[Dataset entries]
**src/rtl/nco_ctrl_pkg.sv**
```systemverilog
// Shared state type and default widths for the NCO sweep controller.
package nco_ctrl_pkg;
    localparam int NCO_FW = 28;
    localparam int NCO_SW = 10;
    localparam int NCO_DW = 16;
    // Tuning word for frequency f at clock fclk is NCO_FULL_SCALE*f/fclk.
    localparam longint unsigned NCO_FULL_SCALE = 64'd1 << NCO_FW;

    typedef enum logic [1:0] {IDLE, DWELL, FIN} sweep_state_t;
endpackage

```
**src/rtl/nco_dwell_timer.sv**
```systemverilog
// Loadable down-counter with terminal-count (zero) flag; also used for burst gating.
module nco_dwell_timer #(
    parameter int W = 16
) (
    input  logic         clk,
    input  logic         rst,
    input  logic         load,
    input  logic [W-1:0] load_val,
    input  logic         dec,
    output logic         zero
);
    logic [W-1:0] cnt;

    always_ff @(posedge clk) begin
        if (rst)
            cnt <= '0;
        else if (load)
            cnt <= load_val;
        else if (dec && cnt != '0)
            cnt <= cnt - W'(1);
    end

    assign zero = (cnt == '0);
endmodule

```
**src/rtl/nco_sweep_ctrl.sv**
```systemverilog
// Stepped-frequency / chirp sequencer driving an NCO tuning word.
// Build macro NCO_SWEEP_TRIANGLE_EN adds cfg_tri for up-then-down sweeps.
//   state | meaning
//   IDLE  | waiting for start; freq_out holds its last value
//   DWELL | holding the current word for dwell+1 cycles, then stepping
//   FIN   | one-cycle done pulse, then back to IDLE
module nco_sweep_ctrl
    import nco_ctrl_pkg::*;
#(
    parameter int FW = NCO_FW,
    parameter int SW = NCO_SW,
    parameter int DW = NCO_DW
) (
    input  logic          clk,
    input  logic          rst,
    input  logic          start,
    input  logic          abort,
    input  logic [FW-1:0] cfg_start,
    input  logic [FW-1:0] cfg_step,
    input  logic [SW-1:0] cfg_nsteps,
    input  logic [DW-1:0] cfg_dwell,
    input  logic          cfg_loop,
`ifdef NCO_SWEEP_TRIANGLE_EN
    input  logic          cfg_tri,
`endif
    output logic [FW-1:0] freq_out,
    output logic          phase_clr,
    output logic          step_tick,
    output logic          busy,
    output logic          done
);
    sweep_state_t  state, state_nxt;
    logic [FW-1:0] freq_nxt, sh_start, sh_step;
    logic [SW-1:0] sh_nsteps, step_idx, idx_nxt;
    logic [DW-1:0] sh_dwell, tmr_val;
    logic          sh_loop, latch, tmr_load, tmr_dec, tmr_zero, seq_end;
    logic          busy_nxt, phase_clr_nxt, step_tick_nxt, done_nxt;
`ifdef NCO_SWEEP_TRIANGLE_EN
    logic          sh_tri, dir, dir_nxt;
`endif

    assign tmr_val = latch ? cfg_dwell : sh_dwell;

    nco_dwell_timer #(.W(DW)) u_dwell (
        .clk      (clk),
        .rst      (rst),
        .load     (tmr_load),
        .load_val (tmr_val),
        .dec      (tmr_dec),
        .zero     (tmr_zero)
    );

    always_comb begin
        state_nxt     = state;
        freq_nxt      = freq_out;
        idx_nxt       = step_idx;
        busy_nxt      = busy;
        phase_clr_nxt = 1'b0;
        step_tick_nxt = 1'b0;
        done_nxt      = 1'b0;
        latch         = 1'b0;
        tmr_load      = 1'b0;
        tmr_dec       = 1'b0;
        seq_end       = 1'b0;
`ifdef NCO_SWEEP_TRIANGLE_EN
        dir_nxt       = dir;
`endif
        if (abort) begin
            state_nxt = IDLE;
            busy_nxt  = 1'b0;
        end else begin
            case (state)
                IDLE: if (start) begin
                    latch         = 1'b1;
                    tmr_load      = 1'b1;
                    freq_nxt      = cfg_start;
                    idx_nxt       = '0;
                    phase_clr_nxt = 1'b1;
                    busy_nxt      = 1'b1;
                    state_nxt     = DWELL;
`ifdef NCO_SWEEP_TRIANGLE_EN
                    dir_nxt       = 1'b0;
`endif
                end
                DWELL: if (!tmr_zero) begin
                    tmr_dec = 1'b1;
                end else begin
                    tmr_load      = 1'b1;
                    step_tick_nxt = 1'b1;
`ifdef NCO_SWEEP_TRIANGLE_EN
                    // Down leg counts step_idx back to zero.
                    if (dir) begin
                        if (step_idx != '0) begin
                            freq_nxt = freq_out - sh_step;
                            idx_nxt  = step_idx - SW'(1);
                        end else begin
                            seq_end = 1'b1;
                        end
                    end else
`endif
                    if (step_idx != sh_nsteps) begin
                        freq_nxt = freq_out + sh_step;
                        idx_nxt  = step_idx + SW'(1);
                    end
`ifdef NCO_SWEEP_TRIANGLE_EN
                    else if (sh_tri && sh_nsteps != '0) begin
                        dir_nxt  = 1'b1;
                        freq_nxt = freq_out - sh_step;
                        idx_nxt  = step_idx - SW'(1);
                    end
`endif
                    else begin
                        seq_end = 1'b1;
                    end

                    if (seq_end) begin
                        if (sh_loop) begin
                            freq_nxt = sh_start;
                            idx_nxt  = '0;
`ifdef NCO_SWEEP_TRIANGLE_EN
                            dir_nxt  = 1'b0;
`endif
                        end else begin
                            step_tick_nxt = 1'b0;
                            busy_nxt      = 1'b0;
                            done_nxt      = 1'b1;
                            state_nxt     = FIN;
                        end
                    end
                end
                FIN:     state_nxt = IDLE;
                default: state_nxt = IDLE;
            endcase
        end
    end

    always_ff @(posedge clk) begin
        if (rst) begin
            state     <= IDLE;
            freq_out  <= '0;
            step_idx  <= '0;
            busy      <= 1'b0;
            phase_clr <= 1'b0;
            step_tick <= 1'b0;
            done      <= 1'b0;
            sh_start  <= '0;
            sh_step   <= '0;
            sh_nsteps <= '0;
            sh_dwell  <= '0;
            sh_loop   <= 1'b0;
`ifdef NCO_SWEEP_TRIANGLE_EN
            sh_tri    <= 1'b0;
            dir       <= 1'b0;
`endif
        end else begin
            state     <= state_nxt;
            freq_out  <= freq_nxt;
            step_idx  <= idx_nxt;
            busy      <= busy_nxt;
            phase_clr <= phase_clr_nxt;
            step_tick <= step_tick_nxt;
            done      <= done_nxt;
`ifdef NCO_SWEEP_TRIANGLE_EN
            dir       <= dir_nxt;
`endif
            if (latch) begin
                sh_start  <= cfg_start;
                sh_step   <= cfg_step;
                sh_nsteps <= cfg_nsteps;
                sh_dwell  <= cfg_dwell;
                sh_loop   <= cfg_loop;
`ifdef NCO_SWEEP_TRIANGLE_EN
                sh_tri    <= cfg_tri;
`endif
            end
        end
    end
endmodule

```
**config.mk**
```make
export PLATFORM = sky130hd
export DESIGN_NAME = nco_sweep_ctrl
export DESIGN_NICKNAME = d
export VERILOG_FILES = /design/src/rtl/nco_ctrl_pkg.sv /design/src/rtl/nco_dwell_timer.sv /design/src/rtl/nco_sweep_ctrl.sv
export SDC_FILE = /design/constraint.sdc
export NUM_CORES = 1
export LEC_CHECK = 0
export ABC_CLOCK_PERIOD_IN_PS = 4100
export CORE_UTILIZATION = 50
export CTS_CLUSTER_DIAMETER = 50
export CTS_CLUSTER_SIZE = 40
export DETAILED_ROUTE_END_ITERATION = 8
export GPL_TIMING_DRIVEN = 0
export HOLD_SLACK_MARGIN = 0.1
export PLACE_DENSITY = 0.75
export SYNTH_ARGS = -nofsm -noshare
export SYNTH_HDL_FRONTEND = slang
export SYNTH_SLANG_ARGS = --single-unit
```
**constraint.sdc**
```tcl
create_clock -name clk -period 4.1 [get_ports clk]
set_input_delay 0.615 -clock clk [delete_from_list [all_inputs] [get_ports clk]]
set_output_delay 0.615 -clock clk [all_outputs]
set_load 0.005 [all_outputs]
```
[Word level (Yosys, flattened, before mapping)]
Index checks and enable logic that the tools add are counted.
Cells by class
  $add $sub $neg: 3
  eq/ne operators: 6
  muxes and demuxes: 41
  bitwise operators: 4
  reductions and logical operators: 12
Operator list (number)
  2-to-1 mux 28 bit: 5
  case mux 28 bit (2 select lines): 1
  2-to-1 mux 10 bit: 5
  2-to-1 mux 16 bit: 3
  adder 28 bit: 1
  case mux 10 bit (2 select lines): 1
  2-to-1 mux 1 bit: 19
  logical NOT 16 bit: 1
  nonzero test 16 bit: 1
  subtractor 16 x 1 -> 16 bit (second input constant): 1
  adder 10 x 1 -> 10 bit (second input constant): 1
  inequality test 10 bit: 1
  2-to-1 mux 2 bit: 4
  inequality test 2 bit (second input constant): 4
  AND reduction 4 bit: 2
  AND reduction 5 bit: 1
  OR reduction 5 bit: 1
  NOT 1 bit: 4
  case mux 1 bit (2 select lines): 2
  case mux 2 bit (2 select lines): 1
  nonzero test 2 bit: 2
  OR reduction 4 bit: 1
  equality test 2 x 1 -> 1 bit (second input constant): 1
  logical NOT 2 bit: 1
  other kinds (2): 2
Word-level totals
  register bits after elaboration: 143
  input bits: 87
  output and inout port bits: 32

[Depth between registers and ports, before layout]
Gate-level depths: netlist of run 1.
  depth after elaboration: 8
  gate-level depth with buffers: 11
  depth with buffers taken out: 11

[By module]
From an unflattened synthesis of run 1, not the netlist that was laid out.
Unflattened totals
  cell total of the unflattened synthesis: 1023
  area total of the unflattened synthesis: 7853.8 um^2
Modules (own cells, without submodules)
  nco_sweep_ctrl: instances 1, cells an instance 909, area an instance 6909.1 um^2, sequential area each 2542.4 um^2
  nco_dwell_timer: instances 1, cells an instance 114, area an instance 944.7 um^2, sequential area each 320.3 um^2

[Worst setup path after synthesis of run 1]
OpenSTA, ideal clock, no wires.
  path kind: flip-flop to flip-flop
  from: register freq_out[10]
  to: register freq_out[27]
  library setup time: 122 ps
  data arrival time: 2578 ps
  path slack: 1401 ps
  stages on the path, launching flop included: 11
  period minus slack after synthesis: 2699 ps
  path through: dfxtp_1 > ha_1 > buf_2 > nand4_1 > or3_1 > a211o_1 > nand4_1 > nand2_1 > o311ai_1 > mux2_2 > a221o_1
On the way
  cells in the longest elaborated chain, start to end: 6
RTL lines
  start: declaration: line nco_sweep_ctrl.sv:26  | output logic [FW-1:0] freq_out,
  start signal: assignment: line nco_sweep_ctrl.sv:157  | freq_out <= freq_nxt;
  adder 28 bit (*): line nco_sweep_ctrl.sv:102  | freq_nxt = freq_out + sh_step;
  2-to-1 mux 28 bit (*): line nco_sweep_ctrl.sv:101  | if (step_idx != sh_nsteps) begin
  2-to-1 mux 28 bit: line nco_sweep_ctrl.sv:117  | if (sh_loop) begin
  2-to-1 mux 28 bit (*): line nco_sweep_ctrl.sv:116  | if (seq_end) begin
  2-to-1 mux 28 bit (*): line nco_sweep_ctrl.sv:85  | DWELL: if (!tmr_zero) begin
  case mux 28 bit (2 select lines) (*): line nco_sweep_ctrl.sv:72  | case (state)
Every way passes the cells marked *; elsewhere a longest branch is shown, timed or not. The select of a mux whose other input is x is not followed.
A chain may end at the register's enable or synchronous reset.

[Worst setup path in the final report of run 1]
  from: register freq_out[13]
  to: register freq_out[27]
The elaborated chain is that of the path after synthesis.

==> key figures, run 1 <==
Critical path
  – CP Max Fanout: 6
  – Crit path required time: 4.42 ns
  – Crit Path Class: reg2reg
  – Worst Setup End Kind: register
  – FF-to-FF Start: freq_out[13]$_SDFFE_PP0P_
  – Crit path DAT: 3.61 ns
  – CP max stage delay: 0.45 ns
  – FF-to-FF setup slack: 0.82 ns
  – Slowest cell on the critical path: or3_1
  – Delay-heaviest family, CP: compound AO/OA/AOI/OAI gates
  – R2R cell count: 9
  – Reg2Reg Capture Point: freq_out[27]$_SDFFE_PP0P_
  – Cell Chain, Critical Path: ha_1 > nand4_1 > or3_1 > a211o_1 > nand4_1 > nand2_1 > o311ai_1 > mux2_2 > a221o_1
  – Worst Path Buf+Inv: 0
  – CP startpoint kind: register
  – Cell mode on critical path: nand4_1

STA
  – Max Clk Rate: 304 MHz
  – Tcrit/Tclk final: 0.801
  – Final worst setup slack: 0.815 ns
  – Hold WS: 0.452 ns
  – Slew at the pin closest to its max-slew limit: 0.914 ns
  – Unrepaired setup endpoints after global routing: no
  – Fin Clk Skew: 0.00811 ns
  – Total negative setup slack: 0 ns
  – Final setup violation count: 0
  – Hold Vio Cnt, Final: 0
  – Slew HR: 0.386
  – Fin crit period: 3.28 ns
  – Max-slew violation count: 0

Routing
  – WL final: 24,200 um
  – Met2 WL: 10,800 um
  – Max layer used: met4
  – DR vias/cell: 5.96
  – Initial DRC Count: 806
  – ANT nets after route: 0
  – DRC violations left: 7
  – Via count: 7,933
  – WL met1: 10,700 um
  – Met3 WL: 2080 um
  – Wire per inst: 18.2 um
  – First-pass iteration count of the detailed router: 7

Logic synthesis
  – Post-synth EDFFs: 0
  – Yosys top cell by area: dfxtp_1
  – Dominant cells by area after synthesis: dfxtp_1 38%, nand2_1 11%, a21oi_1 8.7%
  – Seq/Total Area, Yosys: 0.375
  – Synth Instances: 998
  – Cell variety after synth: 69
  – Seq cells post-synth: 143
  – Ys async rst share: 0
  – Mapped cell area: 7620 um2
  – Area share of the largest cell type after synthesis: 0.375
  – Primary FF master, synth: dfxtp_1
  – Synth Warn #: 0
  – Synthesized Nets: 1,115
  – Mean Syn Cell Area: 7.64 um2

Min path
  – Worst hold path endpoint: sh_start[19]$_SDFFE_PP0P_
  – Cells on Worst Hold Path: 2
  – Hold_sp: sh_start[19]$_SDFFE_PP0P_
  – Hold Crit Class: reg2reg

Layout
  – Share of cells above drive strength 1: 0.0393
  – # diodes: 0
  – Fin area: 9590 um2
  – Core Util, Final: 0.652
  – Area Growth Syn to Fin: 25.7%
  – Nets: 1,251
  – Final Non-Filler Cells: 1,330
  – Fillers: 1,297

Die
  – Boundary pin count: 119
  – Core area: 14,700 um2
  – Die X-Extent: 125 um
  – Die height: 125 um
  – Core Rows: 44
  – Die ar.: 15,700 um2
  – Initial core utilization: 0.519

Clocking
  – Clk buf depth: 2
  – Clk sinks: 143
  – Clk slew on worst S/H paths: 0.06 ns
  – Clock root cell: clkbuf_16
  – CTS Buf Count: 17
  – CTS H-tree depth: 4
  – CTS tree: yes
  – Hold buffer count at CTS: 0
  – Clk_lat worst skew: 0.44 ns
  – Setup bufs post-CTS: 0
  – Post-CTS resize count: 0

Pwr
  – Worst VDD drop: 0.320 mV
  – Leak pwr: 3.59 nW
  – Total power draw: 4.34 mW
  – Pwr per Cell Area: 453 nW/um2

Place
  – GP Congestion: 0.928
  – DPL Wire Length: 17,500 um
  – Post-DP Area: 9030 um2
  – Port Buffers: 117
  – Placed cells: 1,299
  – Placement Setup Slack: 0.729 ns

Global routing
  – Total global routing overflow: 0
  – Vias in the first global route: 7,302
  – Global Route Usage Sum: 0.314
  – Largest net degree at the start of global routing: 17
  – Global-route wire length before repair: 38,400 um
  – Initial antenna violation count: 0

Run status
  – Status: finished with violations
  – Violations in the final reports: design-rule violations

Flow run
  – Max capacitance violation total: 0
## area by class of cell
cell class | count | area, um2 | area share
multi-input combinational | 781 | 4480 | 0.467
sequential | 143 | 2860 | 0.299
timing repair buffer | 117 | 1170 | 0.122
clock buffer | 21 | 470 | 0.0491
tap | 184 | 230 | 0.0240
buffer | 59 | 225 | 0.0235
clock inverter | 10 | 88.8 | 0.00927
inverter | 15 | 56.3 | 0.00587
## cell usage in the layout, fill, tap and decap left out, types with 15 or more instances in the layout
| cell | n |
|---|---|
| dfxtp_1 | 143 |
| xnor2_1 | 21 |
| clkdlybuf4s50_1 | 117 |
| a21o_1 | 20 |
| nand2_1 | 216 |
| nor2_1 | 72 |
| nand3_1 | 24 |
| inv_1 | 15 |
| a21oi_1 | 132 |
| o211ai_1 | 20 |
| clkbuf_16 | 17 |
| mux2i_1 | 17 |
| ha_1 | 29 |
| o21ai_0 | 62 |
| clkbuf_1 | 54 |
## tightest hold or removal path, cell delays in order, from the launching register on
cell and delay, ns:
dfxtp_1 0.30, nand2_1 0.05, a21oi_1 0.05
## worst max path at each step
stage	start	endpoint	slack, ns	cells past startpoint
after global routing	freq_out[13]$_SDFFE_PP0P_	freq_out[27]$_SDFFE_PP0P_	0.70	9
after floorplan	freq_out[10]$_SDFFE_PP0P_	freq_out[27]$_SDFFE_PP0P_	1.40	10
after detailed placement	abort	sh_step[6]$_SDFFE_PP0P_	0.73	7
after global placement	abort	sh_step[0]$_SDFFE_PP0P_	0.77	7
after CTS	freq_out[13]$_SDFFE_PP0P_	freq_out[27]$_SDFFE_PP0P_	0.86	9
final	freq_out[13]$_SDFFE_PP0P_	freq_out[27]$_SDFFE_PP0P_	0.82	9
## cells by family (layout without fill, tap and decap cells)
family                     count (synthesis)  after routing  share of synthesized area
AOI/OAI and AO/OA                        311            311                      0.248
muxes                                     18             18                     0.0238
buffers and inverters                     74            222                     0.0369
DFF                                      143            143                      0.375
xor gates and xnor gates                  35             35                     0.0402
adders and majority gates                 30             30                     0.0502
and+or+nand+nor                          387            387                      0.225
## cells in the mapped netlist (all sizes together), types with 3 or more instances
library cell	n
nand2	217
nor2	73
ha	29
a31oi	11
dfxtp	143
nor4	6
and3	6
buf	6
clkbuf	53
xnor2	21
a22oi	9
nor3	15
inv	15
o311ai	9
nor2b	6
xor2	14
a211oi	6
nand2b	7
nand3b	4
or3	5
o211ai	20
nand4	11
o21ai	64
o31ai	4
mux2i	17
nand3	25
a21o	20
a21oi	132
a311oi	5
o21a	3
o22ai	5
or2	3
## state kept, by name (all words and copies together), names as in the netlist, 2 cells and up
signal,cells
sh_dwell,16
u_dwell.cnt,16
sh_step,28
sh_nsteps,10
step_idx,10
sh_start,28
freq_out,28
state,2
## layer usage
metal	vias up	track usage
li1	3816	-
met1	3730	0.419
met2	334	0.484
met3	53	0.0719
met4	0	0.134
met5	-	0
## power by group
| part | internal, mW | switching, mW | total (mW) |
|---|---|---|---|
| logic | 0.494 | 0.749 | 1.24 |
| clock network | 0.874 | 0.614 | 1.49 |
| registers | 1.50 | 0.109 | 1.61 |
No activity file was read; power rests on OpenSTA's default activity.
==> run 2, diff against run 1 <==
Settings changed: ABC_CLOCK_PERIOD_IN_PS 4100 to 3050.
Clock period 4.1 ns to 3.05 ns, I/O delays scaled along.
==> run 2 against run 1 <==
  * The run still ends with design-rule violations left
  * Hold slack is essentially flat
  * Wire length increased by 0.28%
  * Design area is 1.2% higher
  * Total power is 35% higher
  * Non-clock buffer count is 4 higher
  * Sequential power increased by 35%
  * Sequential cell count unchanged
  * Critical endpoint unchanged
  * Largest cell class unchanged
  * Highest routed layer unchanged
==> key figures, run 2 (synthesis gave the netlist of run 1 again) <==
Pwr
  – Leak pwr: 3.63 nW
  – Total power draw: 5.84 mW
  – Worst VDD drop: 0.425 mV
  – Pwr per Cell Area: 603 nW/um2

Critical path
  – Worst Setup End Kind: register
  – CP startpoint kind: register
  – Cell Chain, Critical Path: ha_2 > nand3_1 > or3_1 > a211o_1 > nand4_1 > nand2_2 > o311ai_4 > mux2_2 > a221o_1
  – Crit path required time: 3.37 ns
  – Slowest cell on the critical path: or3_1
  – Crit path DAT: 3.29 ns
  – Crit Path Class: reg2reg
  – CP Max Fanout: 6
  – CP max stage delay: 0.40 ns

STA
  – Final worst setup slack: 0.0758 ns
  – Max Clk Rate: 336 MHz
  – Total negative setup slack: 0 ns
  – Final setup violation count: 0
  – Slew HR: 0.383
  – Slew at the pin closest to its max-slew limit: 0.920 ns
  – Max-slew violation count: 0
  – Unrepaired setup endpoints after global routing: no
  – Hold Vio Cnt, Final: 0
  – Fin Clk Skew: 0.00917 ns
  – Fin crit period: 2.97 ns
  – Tcrit/Tclk final: 0.975
  – Hold WS: 0.452 ns

Place
  – GP Congestion: 0.928
  – Placed cells: 1,299
  – Post-DP Area: 9030 um2
  – DPL Wire Length: 17,500 um
  – Port Buffers: 117
  – Placement Setup Slack: -0.163 ns

Routing
  – First-pass iteration count of the detailed router: 8
  – DRC violations left: 7
  – WL final: 24,300 um
  – Via count: 7,969
  – ANT nets after route: 0
  – Wire per inst: 18.2 um
  – DR vias/cell: 5.97
  – Initial DRC Count: 698

Die
  – Initial core utilization: 0.519
  – Die height: 125 um
  – Core area: 14,700 um2
  – Die ar.: 15,700 um2
  – Die X-Extent: 125 um
  – Boundary pin count: 119
  – Core Rows: 44

Flow run
  – Max capacitance violation total: 0

Layout
  – Area Growth Syn to Fin: 27.2%
  – Final Non-Filler Cells: 1,334
  – Commonest non-fill, non-tap cells in the layout: 215 x nand2_1, 143 x dfxtp_1, 132 x a21oi_1
  – Most common cell after layout, fill and taps aside: nand2_1
  – # diodes: 0
  – Nets: 1,255
  – Fillers: 1,275
  – Core Util, Final: 0.660
  – Share of cells above drive strength 1: 0.0496
  – Largest regs: freq_out x28, sh_start x28, sh_step x28
  – Fin area: 9700 um2

Clocking
  – CTS tree: yes
  – Clk slew on worst S/H paths: 0.06 ns
  – CTS H-tree depth: 4
  – CTS Buf Count: 17
  – Clk sinks: 143
  – Clk_lat worst skew: 0.44 ns
  – Hold buffer count at CTS: 0
  – Clock root cell: clkbuf_16
  – Clk buf depth: 2

Global routing
  – Initial antenna violation count: 0
  – Global Route Usage Sum: 0.315
  – Global-route wire length before repair: 38,600 um
  – Total global routing overflow: 0
  – Largest net degree at the start of global routing: 17
  – Vias in the first global route: 7,322

Min path
  – Hold Crit Class: reg2reg

Run status
  – Status: finished with violations
  – Violations in the final reports: design-rule violations
-- run 2: path summary, 6_finish.rpt --
check / startpoint / end / slack, ns / cells past startpoint
worst min-delay path: sh_start[19]$_SDFFE_PP0P_ / sh_start[19]$_SDFFE_PP0P_ / 0.45 / 2
worst max register to register: freq_out[7]$_SDFFE_PP0P_ / freq_out[27]$_SDFFE_PP0P_ / 0.08 / 9
worst max-delay path: freq_out[7]$_SDFFE_PP0P_ / freq_out[27]$_SDFFE_PP0P_ / 0.08 / 9
worst min register to register: sh_start[19]$_SDFFE_PP0P_ / sh_start[19]$_SDFFE_PP0P_ / 0.45 / 2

§ Exercise instructions: Filter the lines above so that only those with the string "logical" remain, then copy them.

§ Result of the task:
  reductions and logical operators: 12
  logical NOT 16 bit: 1
  logical NOT 2 bit: 1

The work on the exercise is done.